То, что русская литература на каком-то этапе сумела как-то выправиться, создать целое направление, т. н. «деревенскую прозу», ряд великолепных книг, я думаю, это произошло не благодаря науке истории, а вопреки ей. Когда касаешься целых отрезков, очень сложных и очень трагичных отрезков времени, и узнаешь затем откуда-то со стороны о том, что в 1941 г. из пяти больше трех миллионов наших воинов попали в плен, то ужасаешься.
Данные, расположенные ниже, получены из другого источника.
==> src/rtl/mrc_pkg.sv <==
// Shared types, constants and the CRC-16 byte update for the Modbus RTU response checker.
package mrc_pkg;

	localparam int MAX_FRAME_DEFAULT = 256;

	localparam int BYTE_W  = 8;
	localparam int CRC_W   = 16;
	localparam int MINLEN_W = 9;
	localparam int PLEN_W  = 8;
	localparam int ADDR_W  = 4;
	localparam int APB_W   = 32;
	localparam int OUT_TDATA_W = 16;

	localparam logic [CRC_W-1:0]    CRC_START    = 16'hFFFF;
	localparam logic [CRC_W-1:0]    CRC_POLY     = 16'hA001;
	localparam logic [BYTE_W-1:0]   FN_CODE_MASK = 8'h7F;

	localparam logic [BYTE_W-1:0]   SLAVE_RESET  = 8'd0;
	localparam logic [BYTE_W-1:0]   FUNC_RESET   = 8'd0;
	localparam logic [MINLEN_W-1:0] MINLEN_RESET = 9'd4;

	// Item kinds carried on tlast.
	localparam logic OP_DATA = 1'b0;
	localparam logic OP_EOF  = 1'b1;

	// Register indexes, taken from paddr[3:2].
	localparam logic [1:0] REG_SLAVE  = 2'd0;
	localparam logic [1:0] REG_FUNC   = 2'd1;
	localparam logic [1:0] REG_MINLEN = 2'd2;

	typedef enum logic [2:0] {
		ST_OK        = 3'd0,
		ST_NO_DATA   = 3'd1,
		ST_TOO_SHORT = 3'd2,
		ST_CRC_ERR   = 3'd3,
		ST_MISMATCH  = 3'd4
	} status_t;

	typedef struct packed {
		logic [BYTE_W-1:0]   slave;
		logic [BYTE_W-1:0]   func;
		logic [MINLEN_W-1:0] min_len;
	} cfg_t;

	typedef struct packed {
		logic              op;
		logic [BYTE_W-1:0] data;
	} item_t;

	typedef struct packed {
		logic              valid;
		status_t           status;
		logic [PLEN_W-1:0] plen;
		logic              exc;
	} result_t;

	// One received byte through the reflected Modbus CRC, eight shift steps.
	function automatic logic [CRC_W-1:0] crc_step(logic [CRC_W-1:0] crc, logic [BYTE_W-1:0] b);
		logic [CRC_W-1:0] c;
		c = crc ^ {{(CRC_W-BYTE_W){1'b0}}, b};
		for (int i = 0; i < 8; i++) begin
			if (c[0]) begin
				c = (c >> 1) ^ CRC_POLY;
			end else begin
				c = c >> 1;
			end
		end
		return c;
	endfunction

endpackage
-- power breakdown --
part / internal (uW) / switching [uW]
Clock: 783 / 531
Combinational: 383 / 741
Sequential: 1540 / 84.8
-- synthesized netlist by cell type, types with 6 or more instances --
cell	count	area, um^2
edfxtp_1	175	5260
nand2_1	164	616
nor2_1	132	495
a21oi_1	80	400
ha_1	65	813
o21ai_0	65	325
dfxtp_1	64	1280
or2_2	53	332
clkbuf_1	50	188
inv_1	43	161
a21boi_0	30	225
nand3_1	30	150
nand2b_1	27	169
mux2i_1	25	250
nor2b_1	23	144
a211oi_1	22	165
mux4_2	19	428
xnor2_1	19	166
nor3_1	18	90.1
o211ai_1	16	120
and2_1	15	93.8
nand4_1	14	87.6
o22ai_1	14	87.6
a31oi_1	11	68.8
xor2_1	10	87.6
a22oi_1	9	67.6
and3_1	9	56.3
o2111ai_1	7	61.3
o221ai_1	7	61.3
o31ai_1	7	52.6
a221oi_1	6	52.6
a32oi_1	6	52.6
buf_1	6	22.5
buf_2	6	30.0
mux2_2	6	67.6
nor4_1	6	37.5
==> config.mk <==
export PLATFORM = sky130hd
export DESIGN_NAME = mus_event_stream_parser
export DESIGN_NICKNAME = d
export VERILOG_FILES = /design/src/sv/mesp_pkg.sv /design/src/sv/mesp_front.sv /design/src/sv/mesp_queue.sv /design/src/sv/mesp_back.sv /design/src/sv/mus_event_stream_parser.sv
export SDC_FILE = /design/constraint.sdc
export NUM_CORES = 1
export LEC_CHECK = 0
export ABC_AREA = 1
export ABC_CLOCK_PERIOD_IN_PS = 7800
export BUFFER_PORTS_ARGS = -buffer_cell sky130_fd_sc_hd__buf_2
export CAP_MARGIN = 20
export CORE_MARGIN = 3
export CORE_UTILIZATION = 55
export DETAILED_ROUTE_END_ITERATION = 10
export PLACE_DENSITY = 0.75
export SYNTH_ARGS = -nofsm -noshare
export SYNTH_HDL_FRONTEND = slang
export SYNTH_HIERARCHICAL = 1
export SYNTH_SLANG_ARGS = --single-unit
==> constraint.sdc <==
create_clock -name clock -period 7.8 [get_ports clock]
set_input_delay 0 -clock clock [delete_from_list [all_inputs] [get_ports clock]]
set_output_delay 0 -clock clock [all_outputs]
set_load 0.01 [all_outputs]
==> src/sv/mesp_pkg.sv <==
// Shared types and codes for the MUS event stream parser.
package mesp_pkg;

   localparam int DELAY_WIDTH     = 16;
   localparam int DELAY_OUT_WIDTH = 16;
   localparam int QUEUE_DEPTH     = 2;
   localparam int QUEUE_IDX_WIDTH = $clog2(QUEUE_DEPTH);
   localparam int QUEUE_CNT_WIDTH = $clog2(QUEUE_DEPTH + 1);

   localparam logic [2:0] KIND_RELEASE    = 3'd0;
   localparam logic [2:0] KIND_PLAY       = 3'd1;
   localparam logic [2:0] KIND_PITCH_BEND = 3'd2;
   localparam logic [2:0] KIND_SYSTEM     = 3'd3;
   localparam logic [2:0] KIND_CONTROLLER = 3'd4;
   localparam logic [2:0] KIND_MEASURE    = 3'd5;
   localparam logic [2:0] KIND_FINISH     = 3'd6;
   localparam logic [2:0] KIND_UNUSED     = 3'd7;

   localparam logic [1:0] END_NONE    = 2'd0;
   localparam logic [1:0] END_RESTART = 2'd1;
   localparam logic [1:0] END_STOP    = 2'd2;

   // One parsed event, as handed from the parser to the formatter.
   typedef struct packed {
      logic [2:0]                 kind;
      logic [3:0]                 channel;
      logic [7:0]                 first_data;
      logic [7:0]                 second_data;
      logic                       has_volume;
      logic [DELAY_OUT_WIDTH-1:0] delay;
      logic [1:0]                 end_action;
   } evt_type;

endpackage

==> src/sv/mesp_front.sv <==
// Byte parser: decodes descriptors, gathers data and delay bytes, emits parsed events.
module mesp_front (
   input  logic             clock,
   input  logic             reset,
   input  logic             req_valid,
   output logic             req_ready,
   input  logic [7:0]       req_stream_byte,
   input  logic             csr_valid,
   output logic             csr_ready,
   input  logic             csr_loop_enabled,
   input  logic             q_full,
   output logic             q_push,
   output mesp_pkg::evt_type q_data
);
   import mesp_pkg::*;

   localparam logic [1:0] PH_DESC  = 2'd0;
   localparam logic [1:0] PH_DATA1 = 2'd1;
   localparam logic [1:0] PH_DATA2 = 2'd2;
   localparam logic [1:0] PH_DELAY = 2'd3;

   logic [1:0]             phase_ff, phase_in;
   logic [2:0]             kind_ff, kind_in;
   logic [3:0]             channel_ff, channel_in;
   logic                   last_ff, last_in;
   logic [7:0]             first_ff, first_in;
   logic [7:0]             second_ff, second_in;
   logic                   vol_ff, vol_in;
   logic [DELAY_WIDTH-1:0] acc_ff, acc_in;
   logic                   stopped_ff, stopped_in;
   logic                   loop_ff, loop_in;

   logic                   accept;
   logic                   work;
   logic                   emit;
   logic                   data_done;
   logic [7:0]             b;

   assign b         = req_stream_byte;
   assign req_ready = stopped_ff | ~q_full;
   assign csr_ready = 1'b1;
   assign accept    = req_valid & req_ready;
   assign work      = accept & ~stopped_ff;

   always_comb begin
      phase_in   = phase_ff;
      kind_in    = kind_ff;
      channel_in = channel_ff;
      last_in    = last_ff;
      first_in   = first_ff;
      second_in  = second_ff;
      vol_in     = vol_ff;
      acc_in     = acc_ff;
      emit       = 1'b0;
      data_done  = 1'b0;
      unique case (phase_ff)
         PH_DESC: begin
            kind_in    = b[6:4];
            channel_in = b[3:0];
            last_in    = b[7];
            first_in   = '0;
            second_in  = '0;
            vol_in     = 1'b0;
            if (b[6:4] == KIND_MEASURE || b[6:4] == KIND_FINISH) begin
               data_done = 1'b1;
            end else begin
               phase_in = PH_DATA1;
            end
         end
         PH_DATA1: begin
            first_in = b;
            if (kind_ff == KIND_CONTROLLER || (kind_ff == KIND_PLAY && b[7])) begin
               vol_in   = (kind_ff == KIND_PLAY);
               phase_in = PH_DATA2;
            end else begin
               data_done = 1'b1;
            end
         end
         PH_DATA2: begin
            second_in = b;
            data_done = 1'b1;
         end
         PH_DELAY: begin
            acc_in = DELAY_WIDTH'({acc_ff, b[6:0]});
            if (!b[7]) begin
               emit = 1'b1;
            end
         end
         default: begin
            phase_in = PH_DESC;
         end
      endcase
      if (data_done) begin
         acc_in = '0;
         if (last_in) begin
            phase_in = PH_DELAY;
         end else begin
            emit = 1'b1;
         end
      end
      if (emit) begin
         phase_in = PH_DESC;
      end
   end

   always_comb begin
      q_data.kind        = kind_in;
      q_data.channel     = channel_in;
      q_data.first_data  = first_in;
      q_data.second_data = second_in;
      q_data.has_volume  = vol_in;
      q_data.delay       = last_in ? acc_in[DELAY_OUT_WIDTH-1:0] : '0;
      if (kind_in == KIND_FINISH) begin
         q_data.end_action = loop_ff ? END_RESTART : END_STOP;
      end else begin
         q_data.end_action = END_NONE;
      end
   end

   assign q_push     = work & emit;
   assign stopped_in = stopped_ff | (q_push & kind_in == KIND_FINISH & ~loop_ff);
   assign loop_in    = (csr_valid & csr_ready) ? csr_loop_enabled : loop_ff;

   always_ff @(posedge clock) begin
      if (reset) begin
         phase_ff   <= PH_DESC;
         kind_ff    <= '0;
         channel_ff <= '0;
         last_ff    <= 1'b0;
         first_ff   <= '0;
         second_ff  <= '0;
         vol_ff     <= 1'b0;
         acc_ff     <= '0;
         stopped_ff <= 1'b0;
         loop_ff    <= 1'b0;
      end else begin
         loop_ff <= loop_in;
         if (work) begin
            phase_ff   <= phase_in;
            kind_ff    <= kind_in;
            channel_ff <= channel_in;
            last_ff    <= last_in;
            first_ff   <= first_in;
            second_ff  <= second_in;
            vol_ff     <= vol_in;
            acc_ff     <= acc_in;
            stopped_ff <= stopped_in;
         end
      end
   end

endmodule

==> src/sv/mesp_queue.sv <==
// Short event queue between the parser and the formatter.
module mesp_queue (
   input  logic              clock,
   input  logic              reset,
   input  logic              push,
   input  mesp_pkg::evt_type push_data,
   input  logic              pop,
   output logic              full,
   output logic              empty,
   output mesp_pkg::evt_type pop_data
);
   import mesp_pkg::*;

   evt_type                     entry_ff [QUEUE_DEPTH];
   logic [QUEUE_IDX_WIDTH-1:0]  wr_ptr_ff, wr_ptr_in;
   logic [QUEUE_IDX_WIDTH-1:0]  rd_ptr_ff, rd_ptr_in;
   logic [QUEUE_CNT_WIDTH-1:0]  count_ff, count_in;
   logic                        do_push;
   logic                        do_pop;

   assign full     = (count_ff == QUEUE_CNT_WIDTH'(QUEUE_DEPTH));
   assign empty    = (count_ff == '0);
   assign do_push  = push & ~full;
   assign do_pop   = pop & ~empty;
   assign pop_data = entry_ff[rd_ptr_ff];

   always_comb begin
      wr_ptr_in = wr_ptr_ff;
      rd_ptr_in = rd_ptr_ff;
      count_in  = count_ff;
      if (do_push) begin
         wr_ptr_in = (wr_ptr_ff == QUEUE_IDX_WIDTH'(QUEUE_DEPTH - 1)) ? '0 : wr_ptr_ff + 1'b1;
      end
      if (do_pop) begin
         rd_ptr_in = (rd_ptr_ff == QUEUE_IDX_WIDTH'(QUEUE_DEPTH - 1)) ? '0 : rd_ptr_ff + 1'b1;
      end
      if (do_push && !do_pop) begin
         count_in = count_ff + 1'b1;
      end else if (do_pop && !do_push) begin
         count_in = count_ff - 1'b1;
      end
   end

   always_ff @(posedge clock) begin
      if (reset) begin
         wr_ptr_ff <= '0;
         rd_ptr_ff <= '0;
         count_ff  <= '0;
      end else begin
         wr_ptr_ff <= wr_ptr_in;
         rd_ptr_ff <= rd_ptr_in;
         count_ff  <= count_in;
      end
   end

   always_ff @(posedge clock) begin
      if (do_push) begin
         entry_ff[wr_ptr_ff] <= push_data;
      end
   end

endmodule

==> src/sv/mesp_back.sv <==
// Formatter: maps a parsed event onto the result fields and holds the output word.
module mesp_back (
   input  logic              clock,
   input  logic              reset,
   input  logic              q_empty,
   input  mesp_pkg::evt_type q_data,
   output logic              q_pop,
   output logic              rsp_valid,
   input  logic              rsp_ready,
   output logic [2:0]        rsp_event_kind,
   output logic [3:0]        rsp_channel,
   output logic [6:0]        rsp_note_key,
   output logic              rsp_has_volume,
   output logic [6:0]        rsp_note_volume,
   output logic [6:0]        rsp_controller_number,
   output logic [7:0]        rsp_event_value,
   output logic [15:0]       rsp_delay_ticks,
   output logic [1:0]        rsp_song_end_action
);
   import mesp_pkg::*;

   logic        valid_ff, valid_in;
   logic [2:0]  kind_ff, kind_in;
   logic [3:0]  channel_ff, channel_in;
   logic [6:0]  key_ff, key_in;
   logic        has_vol_ff, has_vol_in;
   logic [6:0]  vol_ff, vol_in;
   logic [6:0]  ctrl_ff, ctrl_in;
   logic [7:0]  value_ff, value_in;
   logic [15:0] delay_ff, delay_in;
   logic [1:0]  action_ff, action_in;

   assign q_pop = ~q_empty & (~valid_ff | rsp_ready);

   always_comb begin
      kind_in    = q_data.kind;
      channel_in = q_data.channel;
      key_in     = '0;
      has_vol_in = 1'b0;
      vol_in     = '0;
      ctrl_in    = '0;
      value_in   = '0;
      delay_in   = q_data.delay;
      action_in  = q_data.end_action;
      unique case (q_data.kind)
         KIND_RELEASE: begin
            key_in = q_data.first_data[6:0];
         end
         KIND_PLAY: begin
            key_in     = q_data.first_data[6:0];
            has_vol_in = q_data.has_volume;
            vol_in     = q_data.has_volume ? q_data.second_data[6:0] : '0;
         end
         KIND_PITCH_BEND: begin
            value_in = q_data.first_data;
         end
         KIND_SYSTEM: begin
            ctrl_in = q_data.first_data[6:0];
         end
         KIND_CONTROLLER: begin
            ctrl_in  = q_data.first_data[6:0];
            value_in = {1'b0, q_data.second_data[6:0]};
         end
         KIND_MEASURE, KIND_FINISH, KIND_UNUSED: begin
         end
      endcase
      if (q_pop) begin
         valid_in = 1'b1;
      end else if (rsp_ready) begin
         valid_in = 1'b0;
      end else begin
         valid_in = valid_ff;
      end
   end

   always_ff @(posedge clock) begin
      if (reset) begin
         valid_ff <= 1'b0;
      end else begin
         valid_ff <= valid_in;
      end
   end

   always_ff @(posedge clock) begin
      if (q_pop) begin
         kind_ff    <= kind_in;
         channel_ff <= channel_in;
         key_ff     <= key_in;
         has_vol_ff <= has_vol_in;
         vol_ff     <= vol_in;
         ctrl_ff    <= ctrl_in;
         value_ff   <= value_in;
         delay_ff   <= delay_in;
         action_ff  <= action_in;
      end
   end

   assign rsp_valid             = valid_ff;
   assign rsp_event_kind        = kind_ff;
   assign rsp_channel           = channel_ff;
   assign rsp_note_key          = key_ff;
   assign rsp_has_volume        = has_vol_ff;
   assign rsp_note_volume       = vol_ff;
   assign rsp_controller_number = ctrl_ff;
   assign rsp_event_value       = value_ff;
   assign rsp_delay_ticks       = delay_ff;
   assign rsp_song_end_action   = action_ff;

endmodule

==> src/sv/mus_event_stream_parser.sv <==
// An event's final byte reaches the result word through the event queue and the output
// register: the parser pushes into the queue at the accepting edge, and the formatter loads
// the output register when it pops the entry, which waits while a held word is not taken.
// Throughput: one stream byte per cycle; the parser only stalls when the 2-entry queue is full.
// After a finish event that reports stop, bytes are taken and dropped until reset.
// Synchronous reset clears the parse state, the queue, the output valid and loop_enabled.
module mus_event_stream_parser (
   input  logic        clock,
   input  logic        reset,
   input  logic        req_valid,
   output logic        req_ready,
   input  logic [7:0]  req_stream_byte,
   input  logic        csr_valid,
   output logic        csr_ready,
   input  logic        csr_loop_enabled,
   output logic        rsp_valid,
   input  logic        rsp_ready,
   output logic [2:0]  rsp_event_kind,
   output logic [3:0]  rsp_channel,
   output logic [6:0]  rsp_note_key,
   output logic        rsp_has_volume,
   output logic [6:0]  rsp_note_volume,
   output logic [6:0]  rsp_controller_number,
   output logic [7:0]  rsp_event_value,
   output logic [15:0] rsp_delay_ticks,
   output logic [1:0]  rsp_song_end_action
);
   import mesp_pkg::*;

   logic    q_push;
   logic    q_pop;
   logic    q_full;
   logic    q_empty;
   evt_type q_in;
   evt_type q_out;

   mesp_front u_front (
      .clock            (clock),
      .reset            (reset),
      .req_valid        (req_valid),
      .req_ready        (req_ready),
      .req_stream_byte  (req_stream_byte),
      .csr_valid        (csr_valid),
      .csr_ready        (csr_ready),
      .csr_loop_enabled (csr_loop_enabled),
      .q_full           (q_full),
      .q_push           (q_push),
      .q_data           (q_in)
   );

   mesp_queue u_queue (
      .clock     (clock),
      .reset     (reset),
      .push      (q_push),
      .push_data (q_in),
      .pop       (q_pop),
      .full      (q_full),
      .empty     (q_empty),
      .pop_data  (q_out)
   );

   mesp_back u_back (
      .clock                 (clock),
      .reset                 (reset),
      .q_empty               (q_empty),
      .q_data                (q_out),
      .q_pop                 (q_pop),
      .rsp_valid             (rsp_valid),
      .rsp_ready             (rsp_ready),
      .rsp_event_kind        (rsp_event_kind),
      .rsp_channel           (rsp_channel),
      .rsp_note_key          (rsp_note_key),
      .rsp_has_volume        (rsp_has_volume),
      .rsp_note_volume       (rsp_note_volume),
      .rsp_controller_number (rsp_controller_number),
      .rsp_event_value       (rsp_event_value),
      .rsp_delay_ticks       (rsp_delay_ticks),
      .rsp_song_end_action   (rsp_song_end_action)
   );

endmodule

==> flow_metrics.py, run 1 <==
metrics = {
    "global_route": {
        "grt_antenna_before_repair": 0,
        "grt_pass1_vias": 4649,
        "grt.total_usage": 0.189,
        "grt_overflow": 0,
        "grt_max_degree": 57,
        "grt_pass1_wl_mm": 23.6,
    },
    "drt": {
        "firstDrtPassIters": 5,
        "ant_nets": 0,
        "wl_per_cell_um": 16.3,
        "num_vias": 4801,
        "drt-total-wl_mm": 14.4,
        "dr.first_iter.drc_count": 480,
        "drc": 0,
        "routed_via_density": 5.44,
    },
    "cells_and_area": {
        "layout.nets": 709,
        "final_area_mm2": 0.00886,
        "areaGrowthSynthToFinish_pct": 13.3,
        "antenna_cells": 0,
        "post-route-util": 0.654,
        "drive_gt1_frac": 0.269,
    },
    "sta": {
        "setup_tns_ns": 0,
        "max_slew.worst_pin.slew_ns": 0.841,
        "slew_violations": 0,
        "hold_ws_ns": 0.0383,
        "fin_crit_sh": 0.453,
        "fin_skew_ns": 0.0103,
        "rsz0062_at_grt": "false",
        "period_needed_ns": 3.54,
        "fmax_mhz": 283,
        "finalSetupViolations": 0,
        "hold_viol": 0,
        "relSlewSlack": 0.438,
    },
    "clocking": {
        "cts_tree": "yes",
        "clockBufferDepth": 2,
        "clkSinkCount": 187,
        "cts_made_buffers": 17,
        "htreeDepth": 4,
        "cts_resized": 0,
        "clk_pin_slew_worst_paths_ns": 0.06,
        "cts-root-buf": "clkbuf_16",
        "clkLatencyLatePin_ns": 0.42,
        "cts_setup_buffers": 0,
    },
    "logic_synthesis": {
        "syn_avg_cell_area_um2": 12.6,
        "syn_area_mm2": 0.00783,
        "yosys_warnings": 6,
        "netlist_instances": 620,
        "syn_nets": 635,
    },
    "floorplanning": {
        "core_mm2": 0.0136,
        "die_h_um": 125,
        "rows": 42,
        "dieArea_mm2": 0.0157,
        "io_pins": 72,
        "initial_core_util": 0.577,
        "die_x_um": 125,
    },
    "worst_setup_path": {
        "crit_family": "simple AND/OR/NAND/NOR gates",
        "r2r_start": "u_queue/count_ff[0]$_SDFFE_PP0P_",
        "path_buf_inv": 2,
        "crit_chain": "nor2_1, nand2_1, nand2_1, nor2_4, inv_2, a21oi_2, o21ai_2, nor2_4, buf_4",
        "worst-path-max-fanout": 44,
        "startpoint_type": "flip-flop",
        "slowest_delay_ns": 0.61,
        "worstPathRequired_ns": 7.87,
        "crit_start": "u_queue/count_ff[0]$_SDFFE_PP0P_",
        "endpoint_kind": "flip-flop",
        "cpMaxStageDelayCell": "nor2_4",
        "crit_type": "reg -> reg",
        "arrival_ns": 3.60,
    },
    "placed_design": {
        "portBuffers": 70,
        "placed_area_mm2": 0.00821,
        "hpwl_mm": 9.35,
        "gp_congestion": 0.833,
    },
    "pwr": {
        "ir_drop_uv": 312,
        "leakage_uw": 0.00339,
        "cellPowerDensity_mw_per_mm2": 327,
    },
    "outcome": {
        "status": "complete, no violations",
    },
    "worst_hold_path": {
        "holdCritPathClass": "in -> reg",
        "min_from": "req_stream_byte[7]",
    },
    "job": {
        "cap_violations": 0,
    },
}
-- metal layers --
layer  up-vias  track usage  wire length (µm)  part of all wire
met5         -            0                 0                 0
met4         0       0.0746               246             0.017
met3        26       0.0520               800             0.056
met2       181        0.303              6910              0.48
met1      2286        0.247              6400              0.45
li1       2308            -                 -                 -
-- state kept, by name (all words and copies together), names as in the netlist, 2 cells and up, named ones only --
| signal | cells |
|---|---|
| u_queue/entry_ff | 82 |
| u_back/rsp_delay_ticks | 16 |
| u_front/acc_ff | 16 |
| u_back/rsp_event_value | 8 |
| u_front/first_ff | 8 |
| u_back/rsp_controller_number | 7 |
| u_back/rsp_note_key | 7 |
| u_back/rsp_note_volume | 7 |
| u_front/second_ff | 7 |
| u_back/rsp_channel | 4 |
| u_front/channel_ff | 4 |
| u_back/rsp_event_kind | 3 |
| u_front/kind_ff | 3 |
| u_back/rsp_song_end_action | 2 |
| u_front/phase_ff | 2 |
| u_queue/count_ff | 2 |
-- final cells by class --
class                   instances  area (µm²)
fillers                      1020        4690
well taps                     176         220
inverters                      71         267
multi-input cells             335        2230
repair buffers                 82         460
flip-flops and latches        187        5120
clock inverters                10        87.6
clock buffers                  22         485
-- timing repair --
action | in CTS | in global routing
hold buffers | 8 | 0
endpoints found under the hold margin | 11 | 0
setup endpoints to repair | 0 | 0
-- per-stage QoR --
| step | worst slack (ns) | total power [µW] | instances |
|---|---|---|---|
| 6_report | 4.26 | 2900 | 883 |
| 5_1_grt | 3.99 | 3050 | 883 |
| 4_1_cts | 4.32 | 2920 | 883 |
| 3_5_place_dp | 4.33 | 2100 | 843 |
| 3_3_place_gp | 4.45 | 2060 | 843 |
| 2_1_floorplan | 3.59 | 1930 | 620 |
-- report_power, final --
part           total (µW)  switching [µW]  internal [µW]
clock                 820             345            474
combinational         708             469            239
sequential           1380            59.5           1320
-- worst reg2reg max path, cell delays in order, from the launching register on --
cell and delay, ns:
dfxtp_1 0.46, nor2_1 0.09, nand2_1 0.09, nand2_1 0.08, nor2_4 0.61, inv_2 0.57
a21oi_2 0.34, o21ai_2 0.16, nor2_4 0.31, buf_4 0.47
-- path summary, 6_finish.rpt --
kind,endpoint,slack [ns],cells after the start
setup / recovery,u_queue/entry_ff[0][8]$_DFFE_PP_,4.26,9
hold reg to reg,u_front/channel_ff[3]$_SDFFE_PP0P_,0.47,2
setup reg to reg,u_queue/entry_ff[0][8]$_DFFE_PP_,4.26,9
hold / removal,u_front/phase_ff[0]$_SDFFE_PP0P_,0.04,5
-- cell usage in the layout, fill, tap and decap left out, types with 2 or more instances in the layout --
| master | count |
|---|---|
| a211oi_1 | 5 |
| a211oi_2 | 15 |
| a21oi_1 | 39 |
| a21oi_2 | 2 |
| buf_2 | 70 |
| buf_4 | 4 |
| clkbuf_1 | 2 |
| clkbuf_16 | 18 |
| clkbuf_8 | 2 |
| clkinv_1 | 2 |
| clkinv_2 | 5 |
| clkinvlp_4 | 2 |
| dfxtp_1 | 49 |
| dlygate4sd3_1 | 8 |
| edfxtp_1 | 137 |
| inv_1 | 64 |
| inv_2 | 5 |
| mux2_2 | 2 |
| mux2_4 | 39 |
| nand2_1 | 69 |
| nand2_2 | 3 |
| nand2_4 | 3 |
| nand3_1 | 12 |
| nand3_2 | 3 |
| nand4_1 | 2 |
| nor2_1 | 59 |
| nor2_4 | 6 |
| o21ai_0 | 46 |
| o21ai_1 | 2 |
| o21ai_2 | 3 |
| o22ai_1 | 15 |
(Power assumes the default switching activity.)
Как относиться к
Может быть, стоит прислушаться к словам Честертона, что все победители в конце концов становились побежденными? Если сейчас глянуть на центр «деревенской» России, которая была в основном поставщиком солдат, то, у меня во всяком случае, создается впечатление, что мы — побежденные. Мы с трудом сейчас начинаем подниматься, не исправлять еще, до исправлений далеко! Посмотрите на то, что делается, допустим, в провинции, на то, как встречается там слово «перестройка»… Общество перестраивается не сразу. Оно переделывается медленно, оно закостенело. Руководство, которое было на местах, осталось, оно спокойно пережидает: может быть, все это кончится и все будет как было.
И все-таки история Великой Отечественной войны, история коллективизации и сама литература не должны ограничиваться каким-то кругом тем или сочинений. Вот «Литературная газета» объявит список произведений и начинает их прорабатывать. А многие великолепные книги, писатели остаются в тени, и совершенно необоснованно. Так остался в тени Константин Воробьев. Сейчас нигде не упоминаются романы Ивана Акулова «Крещение» и «Касьян Остудный» — лучшая книга о периоде коллективизации. Долго не упоминалась поэма Твардовского «По праву памяти». Теперь это произведение издано, и следом прошли, к сожалению, сокращенно, воспоминания брата поэта, Ивана Трифоновича, очень горькие и очень честные воспоминания. Так история начинает создаваться помимо Академии наук. А большинство наших писателей даже не знают, что в ней, оказывается, занимаются историей литературы.
Очень часто все наши выступления сейчас на периферии воспринимаются как духовное начало. И каждый из нас должен взять на себя смелость и ответственность нести в народ это духовное. Народ считает, что мы должны сказать ему правду, закрыть ту яму, в которую попала наша культура. На периферии нас захлестнула мутной волной массовая культура. Да и на периферии ли только? Растет молодежь, которая не знает ни настоящей литературы, ни искусства. Она смотрит в большинстве своем такие телепередачи, как «Взгляд», «До и после полуночи». Ничего не могу сказать, передачи хорошие, хотя и очень засоренные псевдокультурой, в особенности музыкальной и вокальной.
Опять очень много говорится слов, красивых, дежурных, всяческих, и очень мало дел, настоящих. Как бы снова не утонули мы в словах о перестройке и демократии, как было уже не единожды. На местах, на периферии, почти ничего не сдвинулось с места. Есть какие-то внешние признаки перестройки. Всем нам, всему народу надо очнуться, набраться сил, мужества, спокойствия, чтобы не дергаться и выправить положение. Кто-то способствовал всему тому, что произошло; способствовал Сталин, способствовал Брежнев, но все-таки и мы с вами способствовали. Были же люди, которые и во времена Сталина и во времена Брежнева вели себя прилично; имели мужество не блудословить, хотя бы, а молчать. Нужно как то искупать свой позор, свою вину, соответствовать тому назначению, которое определил нам народ, судьба, история.